(Data for analysis begins)

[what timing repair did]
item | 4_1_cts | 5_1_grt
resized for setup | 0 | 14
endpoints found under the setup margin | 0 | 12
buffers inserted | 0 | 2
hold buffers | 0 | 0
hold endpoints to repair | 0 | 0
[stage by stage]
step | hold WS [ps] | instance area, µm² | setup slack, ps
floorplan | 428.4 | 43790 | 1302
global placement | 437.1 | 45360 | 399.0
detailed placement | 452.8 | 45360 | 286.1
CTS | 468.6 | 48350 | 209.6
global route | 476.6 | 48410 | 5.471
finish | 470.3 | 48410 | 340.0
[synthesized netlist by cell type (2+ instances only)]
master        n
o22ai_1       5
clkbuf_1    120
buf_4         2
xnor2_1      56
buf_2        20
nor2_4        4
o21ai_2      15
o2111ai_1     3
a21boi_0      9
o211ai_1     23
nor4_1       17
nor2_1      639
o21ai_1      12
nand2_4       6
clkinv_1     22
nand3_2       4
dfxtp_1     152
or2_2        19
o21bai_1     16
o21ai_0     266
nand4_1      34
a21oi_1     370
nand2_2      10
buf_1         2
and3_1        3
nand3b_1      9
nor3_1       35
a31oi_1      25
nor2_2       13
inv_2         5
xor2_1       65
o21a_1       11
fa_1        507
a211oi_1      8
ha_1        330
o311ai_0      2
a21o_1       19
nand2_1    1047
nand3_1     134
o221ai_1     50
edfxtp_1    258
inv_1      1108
**src/sv/stq_pkg.sv**
```systemverilog
// Shared types and constants for the sorted timer queue.
// No dependencies; every other file refers to this package by scoped names.
`default_nettype none

package stq_pkg;

  // Sizing
  localparam int TIMER_SLOTS = 16;
  localparam int NUM_IDS     = 16;
  localparam int CAP         = (TIMER_SLOTS < NUM_IDS) ? TIMER_SLOTS : NUM_IDS;
  localparam int IDX_W       = (CAP > 1) ? $clog2(CAP) : 1;
  localparam int CNT_W       = $clog2(CAP + 1);

  // Field widths
  localparam int ID_W     = 4;
  localparam int TIME_W   = 63;
  localparam int RELOAD_W = 16;
  localparam int KIND_W   = 2;

  // Reload clamp bounds
  localparam logic [RELOAD_W-1:0] RELOAD_MIN = 16'd2;
  localparam logic [RELOAD_W-1:0] RELOAD_MAX = 16'd65535;

  // Input operation codes
  localparam logic OP_ARM = 1'b0;
  localparam logic OP_IRQ = 1'b1;

  // Result kinds
  typedef enum logic [KIND_W-1:0] {
    KIND_FIRE   = 2'd0,
    KIND_RELOAD = 2'd1,
    KIND_REJECT = 2'd2
  } kind_t;

  // Controller states
  typedef enum logic [2:0] {
    ST_IDLE,
    ST_ARM_CHECK,
    ST_ARM_SCAN,
    ST_FIRE,
    ST_RELOAD
  } state_t;

  // Commands from controller to datapath
  typedef struct packed {
    logic  load;       // capture the input word
    logic  arm_shift;  // move entry j-1 up to j, step j down
    logic  arm_place;  // write the new timer at j
    logic  pop;        // drop the head entry
    logic  emit;       // load the output register
    kind_t emit_kind;
    logic  emit_last;
  } cmd_t;

  // Status from datapath to controller
  typedef struct packed {
    logic op_irq;
    logic id_pending;
    logic full;
    logic scan_move;
    logic j_zero;
    logic head_due;
    logic has_pending;
    logic one_pending;
    logic out_free;
  } stat_t;

endpackage

`default_nettype wire

```
**src/sv/stq_in_if.sv**
```systemverilog
// Input channel of the timer queue: valid/ready plus the request word.
// Depends on stq_pkg for field widths.
`default_nettype none

interface stq_in_if;
  logic                      valid;
  logic                      ready;
  logic                      op;
  logic [stq_pkg::ID_W-1:0]   timer_id;
  logic [stq_pkg::TIME_W-1:0] expire_time;
  logic [stq_pkg::TIME_W-1:0] now;

  modport source (output valid, output op, output timer_id, output expire_time,
                  output now, input ready);
  modport sink   (input valid, input op, input timer_id, input expire_time,
                  input now, output ready);
endinterface

`default_nettype wire

```
**src/sv/stq_out_if.sv**
```systemverilog
// Result channel of the timer queue: valid/ready plus the result word.
// Depends on stq_pkg for field widths.
`default_nettype none

interface stq_out_if;
  logic                        valid;
  logic                        ready;
  logic [stq_pkg::KIND_W-1:0]   kind;
  logic [stq_pkg::ID_W-1:0]     fired_id;
  logic [stq_pkg::TIME_W-1:0]   fired_time;
  logic [stq_pkg::RELOAD_W-1:0] reload_value;
  logic                        last;

  modport source (output valid, output kind, output fired_id, output fired_time,
                  output reload_value, output last, input ready);
  modport sink   (input valid, input kind, input fired_id, input fired_time,
                  input reload_value, input last, output ready);
endinterface

`default_nettype wire

```
**src/sv/sorted_timer_queue.sv**
```systemverilog
// Top level of the sorted timer queue: controller plus datapath.
// Depends on stq_pkg, stq_in_if, stq_out_if, stq_ctrl and stq_datapath.
//
//   channel | dir | word carried
//   in_ch   | in  | op, timer_id, expire_time, now
//   out_ch  | out | kind, fired_id, fired_time, reload_value, last
//
// One request at a time. A stored arm walks down from the table tail past
// each entry later than the new expiry and is placed, with a reload word
// if it lands at the head; a rejected arm sends one reject word.
// An interrupt fires each due timer, then a reload word if any remain.
// A held result stalls the sequencer until out_ch takes it.
// Synchronous active-low reset clears the fill count, flags and valids; the
// table contents need no clearing.
`default_nettype none

module sorted_timer_queue (
  input  wire logic clk,
  input  wire logic rst_n,
  stq_in_if.sink    in_ch,
  stq_out_if.source out_ch
);

  stq_pkg::cmd_t  cmd;
  stq_pkg::stat_t stat;

  // Sequencer
  stq_ctrl u_ctrl (
    .clk      (clk),
    .rst_n    (rst_n),
    .in_valid (in_ch.valid),
    .in_ready (in_ch.ready),
    .stat     (stat),
    .cmd      (cmd)
  );

  // Table and result word
  stq_datapath u_dp (
    .clk              (clk),
    .rst_n            (rst_n),
    .in_op            (in_ch.op),
    .in_timer_id      (in_ch.timer_id),
    .in_expire_time   (in_ch.expire_time),
    .in_now           (in_ch.now),
    .cmd              (cmd),
    .stat             (stat),
    .out_valid        (out_ch.valid),
    .out_ready        (out_ch.ready),
    .out_kind         (out_ch.kind),
    .out_fired_id     (out_ch.fired_id),
    .out_fired_time   (out_ch.fired_time),
    .out_reload_value (out_ch.reload_value),
    .out_last         (out_ch.last)
  );

endmodule

`default_nettype wire

```
**src/sv/stq_ctrl.sv**
```systemverilog
// Sequencing controller for the timer queue.
// Depends on stq_pkg (state_t, cmd_t, stat_t); drives the datapath by commands.
`default_nettype none

module stq_ctrl (
  input  wire logic           clk,
  input  wire logic           rst_n,
  input  wire logic           in_valid,
  output      logic           in_ready,
  input  wire stq_pkg::stat_t stat,
  output      stq_pkg::cmd_t  cmd
);

  stq_pkg::state_t state_r, state_nxt;

  // State register
  always_ff @(posedge clk) begin
    if (!rst_n) begin
      state_r <= stq_pkg::ST_IDLE;
    end else begin
      state_r <= state_nxt;
    end
  end

  // Next state
  always_comb begin
    state_nxt = state_r;
    case (state_r)
      stq_pkg::ST_IDLE: begin
        if (in_valid) begin
          state_nxt = stq_pkg::ST_ARM_CHECK;
        end
      end
      stq_pkg::ST_ARM_CHECK: begin
        if (stat.op_irq) begin
          state_nxt = stq_pkg::ST_FIRE;
        end else if (stat.id_pending || stat.full) begin
          if (stat.out_free) begin
            state_nxt = stq_pkg::ST_IDLE;
          end
        end else begin
          state_nxt = stq_pkg::ST_ARM_SCAN;
        end
      end
      stq_pkg::ST_ARM_SCAN: begin
        if (!stat.scan_move) begin
          state_nxt = stat.j_zero ? stq_pkg::ST_RELOAD : stq_pkg::ST_IDLE;
        end
      end
      stq_pkg::ST_FIRE: begin
        if (!stat.head_due) begin
          state_nxt = stat.has_pending ? stq_pkg::ST_RELOAD : stq_pkg::ST_IDLE;
        end
      end
      stq_pkg::ST_RELOAD: begin
        if (stat.out_free) begin
          state_nxt = stq_pkg::ST_IDLE;
        end
      end
      default: state_nxt = stq_pkg::ST_IDLE;
    endcase
  end

  // Outputs
  always_comb begin
    in_ready      = 1'b0;
    cmd.load      = 1'b0;
    cmd.arm_shift = 1'b0;
    cmd.arm_place = 1'b0;
    cmd.pop       = 1'b0;
    cmd.emit      = 1'b0;
    cmd.emit_kind = stq_pkg::KIND_FIRE;
    cmd.emit_last = 1'b0;
    case (state_r)
      stq_pkg::ST_IDLE: begin
        in_ready = 1'b1;
        cmd.load = in_valid;
      end
      stq_pkg::ST_ARM_CHECK: begin
        // rejected arm: one word, nothing stored
        if (!stat.op_irq && (stat.id_pending || stat.full)) begin
          cmd.emit      = stat.out_free;
          cmd.emit_kind = stq_pkg::KIND_REJECT;
          cmd.emit_last = 1'b1;
        end
      end
      stq_pkg::ST_ARM_SCAN: begin
        cmd.arm_shift = stat.scan_move;
        cmd.arm_place = !stat.scan_move;
      end
      stq_pkg::ST_FIRE: begin
        // fire the head; final word when no timer remains behind it
        if (stat.head_due && stat.out_free) begin
          cmd.emit      = 1'b1;
          cmd.emit_kind = stq_pkg::KIND_FIRE;
          cmd.emit_last = stat.one_pending;
          cmd.pop       = 1'b1;
        end
      end
      stq_pkg::ST_RELOAD: begin
        cmd.emit      = stat.out_free;
        cmd.emit_kind = stq_pkg::KIND_RELOAD;
        cmd.emit_last = 1'b1;
      end
      default: begin
        in_ready = 1'b0;
      end
    endcase
  end

endmodule

`default_nettype wire

```
**src/sv/stq_datapath.sv**
```systemverilog
// Timer table, pending flags, input capture and output register.
// Depends on stq_pkg; acts on commands from stq_ctrl and reports status.
`default_nettype none

module stq_datapath (
  input  wire logic                         clk,
  input  wire logic                         rst_n,
  input  wire logic                         in_op,
  input  wire logic [stq_pkg::ID_W-1:0]     in_timer_id,
  input  wire logic [stq_pkg::TIME_W-1:0]   in_expire_time,
  input  wire logic [stq_pkg::TIME_W-1:0]   in_now,
  input  wire stq_pkg::cmd_t                cmd,
  output      stq_pkg::stat_t               stat,
  output      logic                         out_valid,
  input  wire logic                         out_ready,
  output      logic [stq_pkg::KIND_W-1:0]   out_kind,
  output      logic [stq_pkg::ID_W-1:0]     out_fired_id,
  output      logic [stq_pkg::TIME_W-1:0]   out_fired_time,
  output      logic [stq_pkg::RELOAD_W-1:0] out_reload_value,
  output      logic                         out_last
);

  localparam int CAP   = stq_pkg::CAP;
  localparam int IDX_W = stq_pkg::IDX_W;
  localparam int CNT_W = stq_pkg::CNT_W;

  // Sorted table, earliest first
  logic [stq_pkg::TIME_W-1:0] exp_tab_r [CAP];
  logic [stq_pkg::ID_W-1:0]   own_tab_r [CAP];

  logic                       op_r;
  logic [stq_pkg::ID_W-1:0]   id_r;
  logic [stq_pkg::TIME_W-1:0] exp_r;
  logic [stq_pkg::TIME_W-1:0] now_r;
  logic [IDX_W-1:0]           j_r;
  logic [CNT_W-1:0]           count_r;
  logic [stq_pkg::NUM_IDS-1:0] flags_r;

  logic                         out_valid_r;
  logic [stq_pkg::KIND_W-1:0]   kind_r;
  logic [stq_pkg::ID_W-1:0]     fid_r;
  logic [stq_pkg::TIME_W-1:0]   ftime_r;
  logic [stq_pkg::RELOAD_W-1:0] reload_r;
  logic                         last_r;

  logic [IDX_W-1:0]           jm1;
  logic [stq_pkg::TIME_W-1:0] rd_exp;
  logic [stq_pkg::ID_W-1:0]   rd_own;
  logic [stq_pkg::TIME_W:0]   diff;
  logic [stq_pkg::RELOAD_W-1:0] reload_val;

  // Entry just below the insertion point
  assign jm1    = j_r - 1'b1;
  assign rd_exp = exp_tab_r[jm1];
  assign rd_own = own_tab_r[jm1];

  // Reload from head expiry, clamped to the counter range
  assign diff = {1'b0, exp_tab_r[0]} - {1'b0, now_r};
  always_comb begin
    if (exp_tab_r[0] <= now_r) begin
      reload_val = stq_pkg::RELOAD_MIN;
    end else if (diff[stq_pkg::TIME_W:stq_pkg::RELOAD_W] != '0) begin
      reload_val = stq_pkg::RELOAD_MAX;
    end else if (diff[stq_pkg::RELOAD_W-1:0] < stq_pkg::RELOAD_MIN) begin
      reload_val = stq_pkg::RELOAD_MIN;
    end else begin
      reload_val = diff[stq_pkg::RELOAD_W-1:0];
    end
  end

  // Status
  always_comb begin
    stat.op_irq      = (op_r == stq_pkg::OP_IRQ);
    stat.id_pending  = flags_r[id_r];
    stat.full        = (count_r >= CNT_W'(CAP));
    stat.scan_move   = (j_r != '0) && (rd_exp > exp_r);
    stat.j_zero      = (j_r == '0);
    stat.has_pending = (count_r != '0);
    stat.one_pending = (count_r == CNT_W'(1));
    stat.head_due    = (count_r != '0) && (exp_tab_r[0] <= now_r);
    stat.out_free    = !out_valid_r || out_ready;
  end

  // Input word capture
  always_ff @(posedge clk) begin
    if (cmd.load) begin
      op_r  <= in_op;
      id_r  <= in_timer_id;
      exp_r <= in_expire_time;
      now_r <= in_now;
    end
  end

  // Insertion index walks down from the tail
  always_ff @(posedge clk) begin
    if (cmd.load) begin
      j_r <= count_r[IDX_W-1:0];
    end else if (cmd.arm_shift) begin
      j_r <= jm1;
    end
  end

  // Table entries: shift up on insert, shift down on pop
  for (genvar i = 0; i < CAP; i++) begin : g_slot
    if (i < CAP - 1) begin : g_mid
      always_ff @(posedge clk) begin
        if (cmd.arm_shift && (j_r == IDX_W'(i))) begin
          exp_tab_r[i] <= rd_exp;
          own_tab_r[i] <= rd_own;
        end else if (cmd.arm_place && (j_r == IDX_W'(i))) begin
          exp_tab_r[i] <= exp_r;
          own_tab_r[i] <= id_r;
        end else if (cmd.pop) begin
          exp_tab_r[i] <= exp_tab_r[i+1];
          own_tab_r[i] <= own_tab_r[i+1];
        end
      end
    end else begin : g_top
      always_ff @(posedge clk) begin
        if (cmd.arm_shift && (j_r == IDX_W'(i))) begin
          exp_tab_r[i] <= rd_exp;
          own_tab_r[i] <= rd_own;
        end else if (cmd.arm_place && (j_r == IDX_W'(i))) begin
          exp_tab_r[i] <= exp_r;
          own_tab_r[i] <= id_r;
        end
      end
    end
  end

  // Fill count and per-id pending flags
  always_ff @(posedge clk) begin
    if (!rst_n) begin
      count_r <= '0;
      flags_r <= '0;
    end else if (cmd.arm_place) begin
      count_r       <= count_r + 1'b1;
      flags_r[id_r] <= 1'b1;
    end else if (cmd.pop) begin
      count_r               <= count_r - 1'b1;
      flags_r[own_tab_r[0]] <= 1'b0;
    end
  end

  // Output register
  always_ff @(posedge clk) begin
    if (!rst_n) begin
      out_valid_r <= 1'b0;
    end else if (cmd.emit) begin
      out_valid_r <= 1'b1;
    end else if (out_ready) begin
      out_valid_r <= 1'b0;
    end
  end

  always_ff @(posedge clk) begin
    if (cmd.emit) begin
      kind_r <= cmd.emit_kind;
      last_r <= cmd.emit_last;
      case (cmd.emit_kind)
        stq_pkg::KIND_FIRE: begin
          fid_r    <= own_tab_r[0];
          ftime_r  <= exp_tab_r[0];
          reload_r <= '0;
        end
        stq_pkg::KIND_RELOAD: begin
          fid_r    <= '0;
          ftime_r  <= '0;
          reload_r <= reload_val;
        end
        stq_pkg::KIND_REJECT: begin
          fid_r    <= id_r;
          ftime_r  <= '0;
          reload_r <= '0;
        end
        default: begin
          fid_r    <= '0;
          ftime_r  <= '0;
          reload_r <= '0;
        end
      endcase
    end
  end

  assign out_valid        = out_valid_r;
  assign out_kind         = kind_r;
  assign out_fired_id     = fid_r;
  assign out_fired_time   = ftime_r;
  assign out_reload_value = reload_r;
  assign out_last         = last_r;

endmodule

`default_nettype wire
```
**src/flat_wrapper.sv**
```systemverilog
// flat-port wrapper written by rule: the top's interface ports become plain ports
module sorted_timer_queue_flat 
  (clk, rst_n, in_ch_valid, in_ch_op, in_ch_timer_id, in_ch_expire_time, in_ch_now, in_ch_ready, out_ch_valid, out_ch_kind, out_ch_fired_id, out_ch_fired_time, out_ch_reload_value, out_ch_last, out_ch_ready);
  stq_in_if in_ch_i ();
  stq_out_if out_ch_i ();
  input  wire logic clk;
  input  wire logic rst_n;
  input wire logic [$bits(in_ch_i.valid)-1:0] in_ch_valid;
  input wire logic [$bits(in_ch_i.op)-1:0] in_ch_op;
  input wire logic [$bits(in_ch_i.timer_id)-1:0] in_ch_timer_id;
  input wire logic [$bits(in_ch_i.expire_time)-1:0] in_ch_expire_time;
  input wire logic [$bits(in_ch_i.now)-1:0] in_ch_now;
  output wire logic [$bits(in_ch_i.ready)-1:0] in_ch_ready;
  output wire logic [$bits(out_ch_i.valid)-1:0] out_ch_valid;
  output wire logic [$bits(out_ch_i.kind)-1:0] out_ch_kind;
  output wire logic [$bits(out_ch_i.fired_id)-1:0] out_ch_fired_id;
  output wire logic [$bits(out_ch_i.fired_time)-1:0] out_ch_fired_time;
  output wire logic [$bits(out_ch_i.reload_value)-1:0] out_ch_reload_value;
  output wire logic [$bits(out_ch_i.last)-1:0] out_ch_last;
  input wire logic [$bits(out_ch_i.ready)-1:0] out_ch_ready;
  assign in_ch_i.valid = in_ch_valid;
  assign in_ch_i.op = in_ch_op;
  assign in_ch_i.timer_id = in_ch_timer_id;
  assign in_ch_i.expire_time = in_ch_expire_time;
  assign in_ch_i.now = in_ch_now;
  assign in_ch_ready = in_ch_i.ready;
  assign out_ch_valid = out_ch_i.valid;
  assign out_ch_kind = out_ch_i.kind;
  assign out_ch_fired_id = out_ch_i.fired_id;
  assign out_ch_fired_time = out_ch_i.fired_time;
  assign out_ch_reload_value = out_ch_i.reload_value;
  assign out_ch_last = out_ch_i.last;
  assign out_ch_i.ready = out_ch_ready;
  sorted_timer_queue u_core (.clk(clk), .rst_n(rst_n), .in_ch(in_ch_i), .out_ch(out_ch_i));
endmodule
```
**config.mk**
```make
export PLATFORM = sky130hd
export DESIGN_NAME = sorted_timer_queue_flat
export DESIGN_NICKNAME = d
export VERILOG_FILES = /design/src/sv/stq_pkg.sv /design/src/sv/stq_in_if.sv /design/src/sv/stq_out_if.sv /design/src/sv/sorted_timer_queue.sv /design/src/sv/stq_ctrl.sv /design/src/sv/stq_datapath.sv /design/src/flat_wrapper.sv
export SDC_FILE = /design/constraint.sdc
export NUM_CORES = 2
export LEC_CHECK = 0
export BUFFER_PORTS_ARGS = -buffer_cell sky130_fd_sc_hd__buf_2
export CAP_MARGIN = 20
export CELL_PAD_IN_SITES_DETAIL_PLACEMENT = 1
export CELL_PAD_IN_SITES_GLOBAL_PLACEMENT = 1
export CORE_ASPECT_RATIO = 1.2
export CORE_MARGIN = 5
export CORE_UTILIZATION = 47
export CTS_CLUSTER_SIZE = 30
export DETAILED_ROUTE_END_ITERATION = 6
export PLACE_DENSITY = 0.85
export SYNTH_ARGS = -nofsm -noshare
export SYNTH_HDL_FRONTEND = slang
export SYNTH_SLANG_ARGS = --single-unit
```
**constraint.sdc**
```tcl
create_clock -name clk -period 8.6 [get_ports clk]
set_input_delay 1.72 -clock clk [delete_from_list [all_inputs] [get_ports clk]]
set_output_delay 1.72 -clock clk [all_outputs]
set_load 0.03 [all_outputs]
```
==> reports/qor.yml <==
run_status:
  status: "completed"
timing:
  slew_viol_final: 0
  hold_violations: 0
  worst_slew_pin_slew_ps: 1283
  rsz0062_at_grt: "no"
  max_freq_mhz: 126.2
  slew_headroom: 0.1448
  setup_tns_ps: 0
  period_needed_ps: 7926
  setup_viol: 0
  finClkSkew_ps: 33.75
  finalCritPeriodShare: 0.9216
route:
  wl_um: 283200
  vias_per_cell: 6.912
  ant_nets: 0
  wl_per_cell_um: 32.45
  firstDrtPassIters: 6
  initialDrtViolationCount: 8501
  vias: 60330
  drcViolationCount: 0
clocking:
  cts_buffer_depth: 3
  h-tree-depth: 4
  root_buffer: "clkbuf_16"
  cts_resized: 0
  cts_tree: "yes"
  clk_pin_slew_ps: 70
  clock-sinks: 1318
  numCtsBuffers: 136
  clock_latency_ps: 810
  cts_hold_buffers: 0
  cts_setup_buffers: 0
cells_and_area:
  final_cells: 8728
  mostFrequentLayoutCell: "edfxtp_1"
  fin_nets: 6735
  fin_area_um2: 84400
  drive_gt1_frac: 0.1541
  synthToLayoutAreaGrowth_pct: 9.110
  final_cell_mix: "edfxtp_1 (1293), nand2_1 (992), o21ai_0 (941)"
power_and_ir_drop:
  peakVddDrop_mv: 0.2283
  pwr-share-seq: 0.380
  p_per_area_nw_per_um2: 264.5
  p_comb_frac: 0.353
  total_power_uw: 22320
  p_switching_uw: 7640
  internal_power_uw: 14680
  swShare: 0.3422
  leakage_uw: 0.03340
  clock_power_share: 0.267
worst_setup_path:
  critPathMaxFanout: 38
  critPathMaxStageDelay_ps: 960
  required_ps: 9100
  worstPathArrival_ps: 8430
  critPathMostFrequentCell: "buf_4"
  path_buf_inv: 4
  worstPathCellList: "buf_4 > buf_4 > mux4_2 > mux4_2 > ha_1 > nand4_1 > nor4_1 > nand4_1 > nor4_1 > o21ai_0 > nor3b_2 > buf_4 > o21ai_4 > buf_4 > mux2i_1 > o21ai_0"
  cp_slowest_cell: "nor4_1"
  start_kind: "flip-flop"
  cp-end-kind: "flip-flop"
  crit_family: "simple AND/OR/NAND/NOR gates"
  criticalPathCategory: "flip-flop to flip-flop"
grt:
  grt_pass1_wl_um: 415100
  grt_overflow: 0
  grt_max_degree: 273
  grtUsageTotal: 0.3176
  antenna_found_initial: 27
  grt_pass1_vias: 62920
logic_synthesis:
  synth.ff_latch_count: 1318
  syn_nets: 6946
  ys_async_sr_fraction: 0
  synth-edff-count: 1293
  yosys-top-cells-area: "edfxtp_1 (50%), mux2i_1 (11%), mux4_2 (9.9%)"
  yosys.area.top_type: "edfxtp_1"
  ys.flop_type: "edfxtp_1"
  synth_top_area_share: 0.5019
  avgSynthCellArea_um2: 11.59
  syn_area_um2: 77350
  ys_warn_count: 0
  yosysSeqAreaShare: 0.5084
  synth_cell_types: 87
  syn_inst: 6676
floorplanning:
  initial_utilization: 0.4718
  pin_count: 223
  dieHeight_um: 454.4
  core-area_um2: 164000
  die_w_um: 380.3
  fp-row-count: 163
  dieArea_um2: 172800
placed_design:
  gp_congestion: 0.9619
  placedCellCount: 8468
  placement.cell_area_um2: 80050
  numPortBuffers: 222
  hpwl_um: 166800
min_path:
  hold_path_class: "flip-flop to flip-flop"
run:
  maxCapViolations: 0
stage by stage:
step	utilization	setup slack, ps	hold slack (ps)
after floorplan	-	1669	435.5
after global placement	0.4881	1350	450.3
after detailed placement	0.4882	994.0	464.6
after CTS	0.5142	900.2	479.2
after global routing	0.5146	560.1	518.3
final	0.5147	673.9	485.6
per-layer routing:
metal	wire length [µm]	vias to the layer above	part of all wire	global-route usage
met4	17370	28	0.061	0.1757
li1	-	24690	-	-
met1	100800	30400	0.36	0.3908
met2	133500	4119	0.47	0.5202
met3	31350	1090	0.11	0.07408
met5	191	-	0.00067	0
sequential cells by signal, summed over array words and instances (netlist names), 5 cells and up:
name and count:
u_core.u_dp.out_reload_value 16, u_core.u_dp.exp_tab_r 1008, u_core.u_dp.out_fired_time 63, u_core.u_dp.now_r 63, u_core.u_dp.count_r 5, u_core.u_dp.exp_r 63
u_core.u_dp.flags_r 16, u_core.u_dp.own_tab_r 64
path summary, 6_finish.rpt:
path                                       start                                      end  slack, ps  cells past startpoint
min reg2reg  u_core.u_dp.flags_r[7]$_SDFFE_PN0P_      u_core.u_dp.flags_r[7]$_SDFFE_PN0P_        490                      1
min          u_core.u_dp.flags_r[7]$_SDFFE_PN0P_      u_core.u_dp.flags_r[7]$_SDFFE_PN0P_        490                      1
max reg2reg         u_core.u_dp.j_r[0]$_DFFE_PP_  u_core.u_dp.exp_tab_r[12][39]$_DFFE_PP_        670                     16
max                 u_core.u_dp.j_r[0]$_DFFE_PP_  u_core.u_dp.exp_tab_r[12][39]$_DFFE_PP_        670                     16
layout make-up:
type	instances	area, µm²
diodes	9	22.52
clock buffers	171	3662
clock inverters	76	599.3
fillers	16910	79570
inverters	155	586.8
multi-input cells	4517	35020
flip-flops and latches	1318	39330
well taps	2145	2684
repair buffers	337	2495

(Data for analysis ends)

• _Assignment_
Tally the lines in the listing that hold the string "channel"; your reply is that total alone.

• _Task result_
3